(Data listing Opens)

===== src/rtl/download_throughput_estimator_unit_assert.svh =====
// assertion macros for the download throughput estimator
// used by the top level only, no other dependencies
`ifndef DOWNLOAD_THROUGHPUT_ESTIMATOR_UNIT_ASSERT_SVH
`define DOWNLOAD_THROUGHPUT_ESTIMATOR_UNIT_ASSERT_SVH

// same-cycle implication, checked out of reset
`define DTE_ASSERT_NOW(lbl, clk, rst_n, ante, cons) \
    lbl: assert property (@(posedge clk) disable iff (!rst_n) (ante) |-> (cons)) \
        else $error("dte assertion failed");

// next-cycle implication, checked out of reset
`define DTE_ASSERT_NEXT(lbl, clk, rst_n, ante, cons) \
    lbl: assert property (@(posedge clk) disable iff (!rst_n) (ante) |=> (cons)) \
        else $error("dte assertion failed");

`endif


===== src/rtl/dte_pkg.sv =====
// shared types, constants and helpers of the download throughput estimator
// no dependencies
package dte_pkg;

    localparam int HIST_DEPTH = 24;
    localparam int HIST_IW    = $clog2(HIST_DEPTH);
    localparam int HIST_CW    = $clog2(HIST_DEPTH + 1);
    localparam int WIN_W      = 5;
    localparam int KCMP_W     = (HIST_CW > WIN_W) ? HIST_CW : WIN_W;

    localparam int DIV_W      = 64;
    localparam int DIV_CNT_W  = $clog2(DIV_W + 1);

    localparam logic [16:0] ONE_Q16    = 17'h10000;
    localparam logic [19:0] US_PER_S   = 20'd1000000;
    localparam logic [39:0] MAX40      = 40'hFF_FFFF_FFFF;
    localparam int          RECIP_SHIFT = 56;

    localparam logic        CMD_RECORD  = 1'b0;
    localparam logic        CMD_PREDICT = 1'b1;

    localparam logic [1:0]  CFG_ALPHA_FAST = 2'd0;
    localparam logic [1:0]  CFG_ALPHA_SLOW = 2'd1;
    localparam logic [1:0]  CFG_HWINDOW    = 2'd2;
    localparam logic [1:0]  CFG_HBLEND     = 2'd3;

    typedef struct packed {
        logic             start;
        logic [DIV_W-1:0] dividend;
        logic [DIV_W-1:0] divisor;
    } t_div_req;

    typedef struct packed {
        logic             busy;
        logic             done;
        logic [DIV_W-1:0] quotient;
    } t_div_rsp;

    function automatic logic [16:0] sat_q16(input logic [16:0] w);
        return (w > ONE_Q16) ? ONE_Q16 : w;
    endfunction

    function automatic logic [39:0] sat40(input logic [63:0] v);
        return (v > {24'd0, MAX40}) ? MAX40 : v[39:0];
    endfunction

endpackage


===== src/rtl/dte_div.sv =====
// shared restoring divider, one quotient bit per cycle
// depends on dte_pkg
module dte_div import dte_pkg::*; (
    input  logic     i_clk,
    input  logic     i_rst_n,
    input  t_div_req i_req,
    output t_div_rsp o_rsp
);

    logic [DIV_W-1:0]     r_q;
    logic [DIV_W-1:0]     r_rem;
    logic [DIV_W-1:0]     r_dvs;
    logic [DIV_CNT_W-1:0] r_cnt;
    logic                 r_busy;
    logic                 r_done;
    logic [DIV_W:0]       w_trial;
    logic                 w_fit;

    assign w_trial = {r_rem, r_q[DIV_W-1]};
    assign w_fit   = (w_trial >= {1'b0, r_dvs});

    always_ff @(posedge i_clk) begin
        if (!i_rst_n) begin
            r_busy <= 1'b0;
            r_done <= 1'b0;
            r_cnt  <= '0;
        end else begin
            r_done <= 1'b0;
            if (i_req.start) begin
                r_q    <= i_req.dividend;
                r_rem  <= '0;
                r_dvs  <= i_req.divisor;
                r_cnt  <= DIV_CNT_W'(DIV_W);
                r_busy <= 1'b1;
            end else if (r_busy) begin
                r_rem <= w_fit ? DIV_W'(w_trial - {1'b0, r_dvs}) : w_trial[DIV_W-1:0];
                r_q   <= {r_q[DIV_W-2:0], w_fit};
                r_cnt <= r_cnt - 1'b1;
                if (r_cnt == DIV_CNT_W'(1)) begin
                    r_busy <= 1'b0;
                    r_done <= 1'b1;
                end
            end
        end
    end

    assign o_rsp.busy     = r_busy;
    assign o_rsp.done     = r_done;
    assign o_rsp.quotient = r_q;

endmodule
==> src/sv/sps_pkg.sv <==
// ----------------------------------------------------------------------------
// sps_pkg: shared types and constants of the snapshot pacing scheduler
// Field widths, register indexes, sequencer states and the control words
// that pass between the sequencer, the datapath and the divider.
// ----------------------------------------------------------------------------
`default_nettype none

package sps_pkg;

  localparam int TICK_W     = 32;  // elapsed ticks, tick deadline, max_ticks
  localparam int ITER_W     = 16;  // iteration, iteration budget, interval
  localparam int COUNT_W    = 16;  // snapshot count, target count
  localparam int ITER_DL_W  = 17;  // iteration deadline
  localparam int CFG_W      = 32;  // config write data
  localparam int CFG_IDX_W  = 2;   // config register index
  localparam int DIV_W      = 32;  // divider dividend / quotient
  localparam int DIVISOR_W  = 16;  // divider divisor / remainder

  localparam logic [TICK_W-1:0]  TICK_MAX        = '1;
  localparam logic [COUNT_W-1:0] COUNT_MAX       = '1;
  localparam logic [TICK_W-1:0]  MAX_TICKS_RESET = TICK_MAX - TICK_W'(1);

  typedef enum logic [CFG_IDX_W-1:0] {
    REG_MAX_TICKS         = 2'd0,
    REG_ITER_BUDGET       = 2'd1,
    REG_TARGET_SNAPSHOTS  = 2'd2,
    REG_SNAPSHOT_INTERVAL = 2'd3
  } cfg_reg_t;

  typedef enum logic {
    OP_RESTART = 1'b0,
    OP_QUERY   = 1'b1
  } op_t;

  typedef enum logic [2:0] {
    ST_IDLE,
    ST_EVAL,
    ST_TICK,
    ST_TICK_WAIT,
    ST_ITER,
    ST_ITER_WAIT,
    ST_FINISH
  } state_t;

  // divider request: start pulse, half selects a 16-bit dividend in the top half
  typedef struct packed {
    logic start;
    logic half;
  } div_req_t;

  // datapath status seen by the sequencer
  typedef struct packed {
    logic in_valid;
    logic fire;
    logic tick_div;
    logic iter_div;
    logic div_done;
    logic out_free;
  } seq_stat_t;

  // sequencer strobes to the datapath
  typedef struct packed {
    logic     in_ready;
    logic     eval_en;
    logic     tick_en;
    logic     tick_q_en;
    logic     iter_en;
    logic     iter_q_en;
    logic     out_load;
    div_req_t div;
  } seq_ctl_t;

endpackage

`default_nettype wire

==> src/sv/sps_in_if.sv <==
// ----------------------------------------------------------------------------
// sps_in_if: query channel of the snapshot pacing scheduler
// Valid/ready channel carrying one operation word per handshake.
// ----------------------------------------------------------------------------
`default_nettype none

interface sps_in_if;
  import sps_pkg::*;

  logic              valid;
  logic              ready;
  logic              operation;
  logic [TICK_W-1:0] elapsed_ticks;
  logic [ITER_W-1:0] iteration;

  modport source (output valid, operation, elapsed_ticks, iteration, input ready);
  modport sink   (input valid, operation, elapsed_ticks, iteration, output ready);
endinterface

`default_nettype wire

==> src/sv/sps_out_if.sv <==
// ----------------------------------------------------------------------------
// sps_out_if: result channel of the snapshot pacing scheduler
// Valid/ready channel carrying the take flag and the snapshot count.
// ----------------------------------------------------------------------------
`default_nettype none

interface sps_out_if;
  import sps_pkg::*;

  logic               valid;
  logic               ready;
  logic               take_snapshot;
  logic [COUNT_W-1:0] snapshots_taken;

  modport source (output valid, take_snapshot, snapshots_taken, input ready);
  modport sink   (input valid, take_snapshot, snapshots_taken, output ready);
endinterface

`default_nettype wire

==> src/sv/sps_div.sv <==
// ----------------------------------------------------------------------------
// sps_div: shared radix-2 restoring divider
// One quotient bit per cycle. Full mode runs 32 steps on a 32-bit dividend;
// half mode runs 16 steps on a dividend placed in the upper half.
// ----------------------------------------------------------------------------
`default_nettype none

module sps_div (
  input  logic                         clk,
  input  logic                         rst,
  input  sps_pkg::div_req_t            req,
  input  logic [sps_pkg::DIV_W-1:0]     dividend,
  input  logic [sps_pkg::DIVISOR_W-1:0] divisor,
  output logic                         done,
  output logic [sps_pkg::DIV_W-1:0]     quotient
);
  import sps_pkg::*;

  localparam int CNT_W = $clog2(DIV_W);
  localparam logic [CNT_W-1:0] CNT_FULL = CNT_W'(DIV_W - 1);
  localparam logic [CNT_W-1:0] CNT_HALF = CNT_W'(DIV_W / 2 - 1);

  logic                 busy;
  logic [CNT_W-1:0]     cnt;
  logic [DIVISOR_W-1:0] rem;
  logic [DIV_W-1:0]     dvd;

  logic [DIVISOR_W:0]   shifted;
  logic [DIVISOR_W:0]   trial;
  logic                 qbit;

  assign shifted  = {rem, dvd[DIV_W-1]};
  assign trial    = shifted - {1'b0, divisor};
  assign qbit     = (shifted >= {1'b0, divisor});
  assign quotient = dvd;

  always_ff @(posedge clk) begin
    if (rst) begin
      busy <= 1'b0;
      done <= 1'b0;
    end else begin
      done <= 1'b0;
      if (req.start) begin
        busy <= 1'b1;
      end else if (busy && cnt == '0) begin
        busy <= 1'b0;
        done <= 1'b1;
      end
    end
  end

  always_ff @(posedge clk) begin
    if (req.start) begin
      rem <= '0;
      dvd <= dividend;
      cnt <= req.half ? CNT_HALF : CNT_FULL;
    end else if (busy) begin
      rem <= qbit ? trial[DIVISOR_W-1:0] : shifted[DIVISOR_W-1:0];
      dvd <= {dvd[DIV_W-2:0], qbit};
      cnt <= cnt - CNT_W'(1);
    end
  end

endmodule

`default_nettype wire

==> src/sv/sps_seq.sv <==
// ----------------------------------------------------------------------------
// sps_seq: sequencer of the snapshot pacing scheduler
// Steps one word through evaluate, then (if it fires) tick and iteration
// deadlines and result hand-off, starting the shared divider where needed.
// ----------------------------------------------------------------------------
`default_nettype none

module sps_seq (
  input  logic               clk,
  input  logic               rst,
  input  sps_pkg::seq_stat_t stat,
  output sps_pkg::seq_ctl_t  ctl
);
  import sps_pkg::*;

  state_t state;
  state_t state_next;

  always_ff @(posedge clk) begin
    if (rst) begin
      state <= ST_IDLE;
    end else begin
      state <= state_next;
    end
  end

  always_comb begin
    state_next = state;
    case (state)
      ST_IDLE:      if (stat.in_valid) state_next = ST_EVAL;
      ST_EVAL:      state_next = stat.fire ? ST_TICK : ST_FINISH;
      ST_TICK:      state_next = stat.tick_div ? ST_TICK_WAIT : ST_ITER;
      ST_TICK_WAIT: if (stat.div_done) state_next = ST_ITER;
      ST_ITER:      state_next = stat.iter_div ? ST_ITER_WAIT : ST_FINISH;
      ST_ITER_WAIT: if (stat.div_done) state_next = ST_FINISH;
      ST_FINISH:    if (stat.out_free) state_next = ST_IDLE;
      default:      state_next = ST_IDLE;
    endcase
  end

  always_comb begin
    ctl = '0;
    case (state)
      ST_IDLE: begin
        ctl.in_ready = 1'b1;
      end
      ST_EVAL: begin
        ctl.eval_en = 1'b1;
      end
      ST_TICK: begin
        ctl.tick_en   = 1'b1;
        ctl.div.start = stat.tick_div;
      end
      ST_TICK_WAIT: begin
        ctl.tick_q_en = stat.div_done;
      end
      ST_ITER: begin
        ctl.iter_en   = 1'b1;
        ctl.div.start = stat.iter_div;
        ctl.div.half  = 1'b1;
      end
      ST_ITER_WAIT: begin
        ctl.iter_q_en = stat.div_done;
      end
      ST_FINISH: begin
        ctl.out_load = stat.out_free;
      end
      default: begin
        ctl = '0;
      end
    endcase
  end

endmodule

`default_nettype wire

==> src/sv/snapshot_pacing_scheduler.sv <==
// ----------------------------------------------------------------------------
// snapshot_pacing_scheduler: decides when a run should take a snapshot
// Each query word brings elapsed ticks and the iteration number and returns
// a take flag and the running snapshot count.
//
// Channels: in_ch (operation, elapsed_ticks, iteration) and out_ch
// (take_snapshot, snapshots_taken), both valid/ready; one result word per
// input word, in order. Config is a write-only port (cfg_we, cfg_index,
// cfg_wdata), written by the user only while the block is idle; not enforced.
// Path: a query that does not fire goes from evaluate straight to the result
// step; a restart or firing query also sets the tick and iteration deadlines.
// A word may need two divisions on one shared radix-2 divider, 32 steps for
// the tick deadline and 16 for the iteration deadline.
// One word at a time: in_ch.ready is high only while idle, so a new word is
// accepted only after the last result has been loaded for output.
// The result sits in an output register, so the next word is accepted while
// it waits; if out_ch stalls, the following result holds in the last step.
// Reset: count and deadlines clear to zero, config takes its reset values,
// no result is pending.
// ----------------------------------------------------------------------------
`default_nettype none

module snapshot_pacing_scheduler (
  input  logic                         clk,
  input  logic                         rst,
  input  logic                         cfg_we,
  input  logic [sps_pkg::CFG_IDX_W-1:0] cfg_index,
  input  logic [sps_pkg::CFG_W-1:0]     cfg_wdata,
  sps_in_if.sink                       in_ch,
  sps_out_if.source                    out_ch
);
  import sps_pkg::*;

  // config
  logic [TICK_W-1:0]  max_ticks;
  logic [ITER_W-1:0]  iteration_budget;
  logic [COUNT_W-1:0] target_snapshots;
  logic [ITER_W-1:0]  snapshot_interval;

  // state
  logic [COUNT_W-1:0]   taken_count;
  logic [TICK_W-1:0]    next_tick_deadline;
  logic [ITER_DL_W-1:0] next_iteration_deadline;

  // per-word working registers
  op_t                op_r;
  logic [TICK_W-1:0]  now_r;
  logic [ITER_W-1:0]  iter_r;
  logic               take_r;
  logic [COUNT_W-1:0] left_r;
  logic               tgt_done_r;

  logic               out_valid;
  logic               out_take;
  logic [COUNT_W-1:0] out_count;

  seq_stat_t stat;
  seq_ctl_t  ctl;

  logic               div_done;
  logic [DIV_W-1:0]   div_q;
  logic [DIV_W-1:0]   div_dividend;

  logic               modes_on;
  logic               fire;
  logic [COUNT_W-1:0] count_new;
  logic [ITER_W-1:0]  span;
  logic               tick_div;
  logic               iter_div;
  logic [TICK_W-1:0]    tick_direct;
  logic [ITER_DL_W-1:0] iter_direct;

  always_ff @(posedge clk) begin
    if (rst) begin
      max_ticks         <= MAX_TICKS_RESET;
      iteration_budget  <= '0;
      target_snapshots  <= '0;
      snapshot_interval <= '0;
    end else if (cfg_we) begin
      case (cfg_reg_t'(cfg_index))
        REG_MAX_TICKS:         max_ticks         <= cfg_wdata[TICK_W-1:0];
        REG_ITER_BUDGET:       iteration_budget  <= cfg_wdata[ITER_W-1:0];
        REG_TARGET_SNAPSHOTS:  target_snapshots  <= cfg_wdata[COUNT_W-1:0];
        REG_SNAPSHOT_INTERVAL: snapshot_interval <= cfg_wdata[ITER_W-1:0];
        default: ;
      endcase
    end
  end

  // evaluate step
  assign modes_on = (target_snapshots != '0) || (snapshot_interval != '0);
  assign fire     = (op_r == OP_RESTART) ||
                    (modes_on && ((now_r >= next_tick_deadline) ||
                                  ({1'b0, iter_r} >= next_iteration_deadline)));

  always_comb begin
    if (op_r == OP_RESTART) begin
      count_new = '0;
    end else if (fire && taken_count != COUNT_MAX) begin
      count_new = taken_count + COUNT_W'(1);
    end else begin
      count_new = taken_count;
    end
  end

  // tick deadline step
  assign tick_div    = !tgt_done_r && (now_r < max_ticks);
  assign tick_direct = tgt_done_r ? ((max_ticks == TICK_MAX) ? TICK_MAX
                                                              : max_ticks + TICK_W'(1))
                                  : now_r;

  // iteration deadline step
  assign span     = iteration_budget - iter_r;
  assign iter_div = (target_snapshots != '0) && !tgt_done_r &&
                    (iter_r < iteration_budget) && (left_r < span);

  always_comb begin
    if (target_snapshots == '0) begin
      iter_direct = {1'b0, iter_r} + {1'b0, snapshot_interval};
    end else if (tgt_done_r) begin
      iter_direct = {1'b0, iteration_budget} + ITER_DL_W'(1);
    end else begin
      iter_direct = {1'b0, iter_r} + ITER_DL_W'(1);
    end
  end

  assign div_dividend = ctl.div.half ? {span, {(DIV_W - ITER_W){1'b0}}}
                                     : (max_ticks - now_r);

  always_ff @(posedge clk) begin
    if (in_ch.valid && ctl.in_ready) begin
      op_r   <= op_t'(in_ch.operation);
      // restart works as at time and iteration zero
      now_r  <= (in_ch.operation == OP_RESTART) ? '0 : in_ch.elapsed_ticks;
      iter_r <= (in_ch.operation == OP_RESTART) ? '0 : in_ch.iteration;
    end
    if (ctl.eval_en) begin
      take_r     <= fire && (op_r == OP_QUERY);
      left_r     <= target_snapshots - count_new;
      tgt_done_r <= (target_snapshots <= count_new);
    end
    if (ctl.out_load) begin
      out_take  <= take_r;
      out_count <= taken_count;
    end
  end

  always_ff @(posedge clk) begin
    if (rst) begin
      taken_count             <= '0;
      next_tick_deadline      <= '0;
      next_iteration_deadline <= '0;
      out_valid               <= 1'b0;
    end else begin
      if (ctl.eval_en) begin
        taken_count <= count_new;
      end
      if (ctl.tick_en && !tick_div) begin
        next_tick_deadline <= tick_direct;
      end else if (ctl.tick_q_en) begin
        next_tick_deadline <= now_r + div_q;
      end
      if (ctl.iter_en && !iter_div) begin
        next_iteration_deadline <= iter_direct;
      end else if (ctl.iter_q_en) begin
        next_iteration_deadline <= {1'b0, iter_r} + {1'b0, div_q[ITER_W-1:0]};
      end
      if (ctl.out_load) begin
        out_valid <= 1'b1;
      end else if (out_ch.ready) begin
        out_valid <= 1'b0;
      end
    end
  end

  assign stat.in_valid = in_ch.valid;
  assign stat.fire     = fire;
  assign stat.tick_div = tick_div;
  assign stat.iter_div = iter_div;
  assign stat.div_done = div_done;
  assign stat.out_free = !out_valid || out_ch.ready;

  sps_seq u_seq (
    .clk  (clk),
    .rst  (rst),
    .stat (stat),
    .ctl  (ctl)
  );

  sps_div u_div (
    .clk      (clk),
    .rst      (rst),
    .req      (ctl.div),
    .dividend (div_dividend),
    .divisor  (left_r),
    .done     (div_done),
    .quotient (div_q)
  );

  assign in_ch.ready            = ctl.in_ready;
  assign out_ch.valid           = out_valid;
  assign out_ch.take_snapshot   = out_take;
  assign out_ch.snapshots_taken = out_count;

endmodule

`default_nettype wire

==> src/flat_wrapper.sv <==
// flat-port wrapper written by rule: the top's interface ports become plain ports
module snapshot_pacing_scheduler_flat import sps_pkg::*;
  (clk, rst, cfg_we, cfg_index, cfg_wdata, in_ch_valid, in_ch_operation, in_ch_elapsed_ticks, in_ch_iteration, in_ch_ready, out_ch_valid, out_ch_take_snapshot, out_ch_snapshots_taken, out_ch_ready);
  sps_in_if in_ch_i ();
  sps_out_if out_ch_i ();
  input  logic clk;
  input  logic rst;
  input  logic cfg_we;
  input  logic [sps_pkg::CFG_IDX_W-1:0] cfg_index;
  input  logic [sps_pkg::CFG_W-1:0] cfg_wdata;
  input wire logic [$bits(in_ch_i.valid)-1:0] in_ch_valid;
  input wire logic [$bits(in_ch_i.operation)-1:0] in_ch_operation;
  input wire logic [$bits(in_ch_i.elapsed_ticks)-1:0] in_ch_elapsed_ticks;
  input wire logic [$bits(in_ch_i.iteration)-1:0] in_ch_iteration;
  output wire logic [$bits(in_ch_i.ready)-1:0] in_ch_ready;
  output wire logic [$bits(out_ch_i.valid)-1:0] out_ch_valid;
  output wire logic [$bits(out_ch_i.take_snapshot)-1:0] out_ch_take_snapshot;
  output wire logic [$bits(out_ch_i.snapshots_taken)-1:0] out_ch_snapshots_taken;
  input wire logic [$bits(out_ch_i.ready)-1:0] out_ch_ready;
  assign in_ch_i.valid = in_ch_valid;
  assign in_ch_i.operation = in_ch_operation;
  assign in_ch_i.elapsed_ticks = in_ch_elapsed_ticks;
  assign in_ch_i.iteration = in_ch_iteration;
  assign in_ch_ready = in_ch_i.ready;
  assign out_ch_valid = out_ch_i.valid;
  assign out_ch_take_snapshot = out_ch_i.take_snapshot;
  assign out_ch_snapshots_taken = out_ch_i.snapshots_taken;
  assign out_ch_i.ready = out_ch_ready;
  snapshot_pacing_scheduler u_core (.clk(clk), .rst(rst), .cfg_we(cfg_we), .cfg_index(cfg_index), .cfg_wdata(cfg_wdata), .in_ch(in_ch_i), .out_ch(out_ch_i));
endmodule
==> config.mk <==
export PLATFORM = sky130hd
export DESIGN_NAME = snapshot_pacing_scheduler_flat
export DESIGN_NICKNAME = d
export VERILOG_FILES = /design/src/sv/sps_pkg.sv /design/src/sv/sps_in_if.sv /design/src/sv/sps_out_if.sv /design/src/sv/sps_div.sv /design/src/sv/sps_seq.sv /design/src/sv/snapshot_pacing_scheduler.sv /design/src/flat_wrapper.sv
export SDC_FILE = /design/constraint.sdc
export NUM_CORES = 1
export LEC_CHECK = 0
export BUFFER_PORTS_ARGS = -buffer_cell sky130_fd_sc_hd__buf_4
export CORE_UTILIZATION = 65
export CTS_CLUSTER_SIZE = 28
export DETAILED_ROUTE_END_ITERATION = 12
export PLACE_DENSITY = 0.84
export SLEW_MARGIN = 30
export SYNTH_ARGS = -nofsm -noshare
export SYNTH_HDL_FRONTEND = slang
export SYNTH_SLANG_ARGS = --single-unit
==> constraint.sdc <==
create_clock -name clk -period 8.7 [get_ports clk]
set_input_delay 0.87 -clock clk [delete_from_list [all_inputs] [get_ports clk]]
set_output_delay 0.87 -clock clk [all_outputs]
set_load 0.02 [all_outputs]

(Data listing Closes)

*Activity*
From the records above, print only the lines between the one holding "assign tick_direct = tgt_done_r" and the one holding "target_snapshots - count_new;", inclusive, exactly as they stand.

*Task result*
  assign tick_direct = tgt_done_r ? ((max_ticks == TICK_MAX) ? TICK_MAX
                                                              : max_ticks + TICK_W'(1))
                                  : now_r;

  // iteration deadline step
  assign span     = iteration_budget - iter_r;
  assign iter_div = (target_snapshots != '0) && !tgt_done_r &&
                    (iter_r < iteration_budget) && (left_r < span);

  always_comb begin
    if (target_snapshots == '0) begin
      iter_direct = {1'b0, iter_r} + {1'b0, snapshot_interval};
    end else if (tgt_done_r) begin
      iter_direct = {1'b0, iteration_budget} + ITER_DL_W'(1);
    end else begin
      iter_direct = {1'b0, iter_r} + ITER_DL_W'(1);
    end
  end

  assign div_dividend = ctl.div.half ? {span, {(DIV_W - ITER_W){1'b0}}}
                                     : (max_ticks - now_r);

  always_ff @(posedge clk) begin
    if (in_ch.valid && ctl.in_ready) begin
      op_r   <= op_t'(in_ch.operation);
      // restart works as at time and iteration zero
      now_r  <= (in_ch.operation == OP_RESTART) ? '0 : in_ch.elapsed_ticks;
      iter_r <= (in_ch.operation == OP_RESTART) ? '0 : in_ch.iteration;
    end
    if (ctl.eval_en) begin
      take_r     <= fire && (op_r == OP_QUERY);
      left_r     <= target_snapshots - count_new;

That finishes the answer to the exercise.